# [What you will do]
Below are the records. Retype exactly the lines between the lines holding "op = ALU_SLL;" and "if (opcode == OPC_LUI) begin", inclusive.

***** Records shown

### src/hdl/pipe_pkg.sv
package pipe_pkg;

    import rv_isa_pkg::*;

    localparam int XLEN = 64;

    // Decode to execute.
    typedef struct packed {
        logic            valid;
        logic [XLEN-1:0] pc;
        logic [31:0]     inst;
        logic [XLEN-1:0] op1;
        logic [XLEN-1:0] op2;
        alu_op_e         alu_op;
        logic            reg_we;
        logic [4:0]      rd;
        logic            illegal;
    } id_ex_t;

    // Execute to writeback payload, which doubles as the retire trace.
    typedef struct packed {
        logic            valid;
        logic [XLEN-1:0] pc;
        logic [31:0]     inst;
        logic [XLEN-1:0] result;
        logic            reg_we;
        logic [4:0]      rd;
        logic            illegal;
    } ex_wb_t;

endpackage

### src/hdl/decode_unit.sv
`timescale 1ns/100ps

module decode_unit
    import rv_isa_pkg::*;
    import pipe_pkg::*;
(
    input  logic            inst_valid_i,
    input  logic [XLEN-1:0] pc_i,
    input  logic [31:0]     inst_i,
    input  logic [XLEN-1:0] rs1_data_i,
    input  logic [XLEN-1:0] rs2_data_i,
    output logic [4:0]      rs1_o,
    output logic [4:0]      rs2_o,
    output logic            use_rs1_o,
    output logic            use_rs2_o,
    output id_ex_t          id_ex_o
);

    logic [6:0]      opcode;
    logic [2:0]      funct3;
    logic [6:0]      funct7;
    logic [5:0]      funct6;
    logic [XLEN-1:0] imm_i;
    logic [XLEN-1:0] imm_u;
    logic            legal;
    logic            is_op_imm;
    logic            is_op;
    alu_op_e         alu_op;

    assign opcode = inst_i[6:0];
    assign funct3 = inst_i[14:12];
    assign funct7 = inst_i[31:25];
    assign funct6 = inst_i[31:26];
    assign imm_i  = {{(XLEN-12){inst_i[31]}}, inst_i[31:20]};
    assign imm_u  = {{(XLEN-32){inst_i[31]}}, inst_i[31:12], 12'b0};

    assign is_op_imm = (opcode == OPC_OP_IMM);
    assign is_op     = (opcode == OPC_OP);

    assign rs1_o     = inst_i[19:15];
    assign rs2_o     = inst_i[24:20];
    assign use_rs1_o = inst_valid_i && (is_op_imm || is_op);
    assign use_rs2_o = inst_valid_i && is_op;

    // Base operation for each funct3; SUB and SRA are picked below.
    function automatic alu_op_e base_op(input logic [2:0] f3);
        alu_op_e op;
        case (f3)
            F3_SLL:     op = ALU_SLL;
            F3_SLT:     op = ALU_SLT;
            F3_SLTU:    op = ALU_SLTU;
            F3_XOR:     op = ALU_XOR;
            F3_SRL_SRA: op = ALU_SRL;
            F3_OR:      op = ALU_OR;
            F3_AND:     op = ALU_AND;
            default:    op = ALU_ADD;
        endcase
        return op;
    endfunction

    always_comb begin
        legal  = 1'b1;
        alu_op = base_op(funct3);
        if (opcode == OPC_LUI) begin
            alu_op = ALU_PASS_B;
        end else if (is_op_imm) begin
            if (funct3 == F3_SLL) begin
                legal = (funct6 == F6_BASE);
            end else if (funct3 == F3_SRL_SRA) begin
                if (funct6 == F6_SRA) begin
                    alu_op = ALU_SRA;
                end else if (funct6 != F6_BASE) begin
                    legal = 1'b0;
                end
            end
        end else if (is_op) begin
            if (funct7 == F7_ALT) begin
                if (funct3 == F3_ADD_SUB) begin
                    alu_op = ALU_SUB;
                end else if (funct3 == F3_SRL_SRA) begin
                    alu_op = ALU_SRA;
                end else begin
                    legal = 1'b0;
                end
            end else if (funct7 != F7_BASE) begin
                legal = 1'b0;
            end
        end else begin
            legal = 1'b0;
        end
    end

    always_comb begin
        id_ex_o.valid   = inst_valid_i;
        id_ex_o.pc      = pc_i;
        id_ex_o.inst    = inst_i;
        id_ex_o.op1     = (opcode == OPC_LUI) ? '0 : rs1_data_i;
        id_ex_o.op2     = is_op ? rs2_data_i : ((opcode == OPC_LUI) ? imm_u : imm_i);
        id_ex_o.alu_op  = alu_op;
        id_ex_o.reg_we  = inst_valid_i && legal;
        id_ex_o.rd      = inst_i[11:7];
        id_ex_o.illegal = inst_valid_i && !legal;
    end

endmodule
$ cat src/rtl/erx_pkg.sv
package erx_pkg;

   //####################################################################
   // link geometry
   //####################################################################
   localparam int ERX_LANES      = 8;                         // data lanes, one byte per sample
   localparam int ERX_WORD_BYTES = 8;                         // samples per lane per word
   localparam int ERX_WORD_BITS  = ERX_WORD_BYTES * ERX_LANES; // parallel word width
   localparam int ERX_CNT_BITS   = $clog2(ERX_WORD_BYTES);    // sample counter / byte offset

   // packet is header, 4 dstaddr bytes, 4 payload bytes, msb first
   localparam int ERX_PKT_BYTES  = 9;

   //####################################################################
   // header byte fields
   //####################################################################
   localparam int ERX_HDR_WRITE    = 7;  // 1 = write, 0 = read request
   localparam int ERX_HDR_DM_MSB   = 6;  // datamode
   localparam int ERX_HDR_DM_LSB   = 5;
   localparam int ERX_HDR_CTRL_MSB = 4;  // ctrlmode
   localparam int ERX_HDR_CTRL_LSB = 1;
   // bit 0 is reserved

   //####################################################################
   // payload views
   //####################################################################

   // source of a read request, where the read data goes back to
   typedef struct packed
   {
      logic [5:0]  src_row;     // core row
      logic [5:0]  src_col;     // core column
      logic [19:0] src_offset;  // offset inside the core
   } erx_rd_src_t;

   // payload word, write data or read source depending on the header
   typedef union packed
   {
      logic [31:0] wdata;
      erx_rd_src_t rd_src;
   } erx_payload_u;

endpackage
[src/capture_pkg.sv]
package capture_pkg;

  // upper eight bits of one camera pixel
  typedef logic [7:0] pixel_byte_t;

  // flash byte address
  typedef logic [31:0] flash_addr_t;

  // length of one program command in bytes
  typedef logic [31:0] byte_count_t;

  // page inside a line
  typedef logic [3:0] page_idx_t;

  // line count, within a frame or within a phase
  typedef logic [7:0] line_idx_t;

  // interleave phase
  typedef logic [3:0] phase_idx_t;

  // capture sequencer states
  typedef enum logic [3:0] {
    idle,
    wip_wait_poll,
    wip_poll,
    wip_check,
    wait_frame,
    wren,
    wel_poll,
    wel_check,
    page_ready_wait,
    page_program,
    pp_poll,
    pp_check,
    advance
  } seq_state_t;

endpackage

[src/line_selector.sv]
module line_selector
  import capture_pkg::*;
#(
  parameter int num_phases = 8
) (
  input  logic        flash_mem_interface_done,
  input  logic        camera_1_FV,
  input  logic        frame_valid,
  input  logic        line_valid,
  input  logic        pixel_valid,
  input  logic [11:0] pixel_in,
  input  logic        select_enable,
  input  phase_idx_t  phase,
  output logic        push,
  output pixel_byte_t push_data
);

  logic       lv_q;
  logic       line_end;
  // frame line index modulo num_phases
  phase_idx_t line_slot;
  logic       take;

  assign line_end = lv_q && !line_valid;
  // line p + k*num_phases belongs to phase p
  assign take = select_enable && frame_valid && line_valid && pixel_valid
                && (line_slot == phase);

  always_ff @(posedge flash_mem_interface_done or negedge camera_1_FV) begin
    if (!camera_1_FV) begin
      lv_q      <= 1'b0;
      line_slot <= '0;
      push      <= 1'b0;
    end else begin
      lv_q <= line_valid;
      push <= take;
      // count restarts between frames
      if (!frame_valid) begin
        line_slot <= '0;
      end else if (line_end) begin
        line_slot <= (line_slot == phase_idx_t'(num_phases - 1)) ? '0 : line_slot + 1'b1;
      end
    end
  end

  // drop the four low bits of the pixel
  always_ff @(posedge flash_mem_interface_done) begin
    push_data <= pixel_in[11:4];
  end

endmodule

**********

# [Your solution]
            F3_SLL:     op = ALU_SLL;
            F3_SLT:     op = ALU_SLT;
            F3_SLTU:    op = ALU_SLTU;
            F3_XOR:     op = ALU_XOR;
            F3_SRL_SRA: op = ALU_SRL;
            F3_OR:      op = ALU_OR;
            F3_AND:     op = ALU_AND;
            default:    op = ALU_ADD;
        endcase
        return op;
    endfunction

    always_comb begin
        legal  = 1'b1;
        alu_op = base_op(funct3);
        if (opcode == OPC_LUI) begin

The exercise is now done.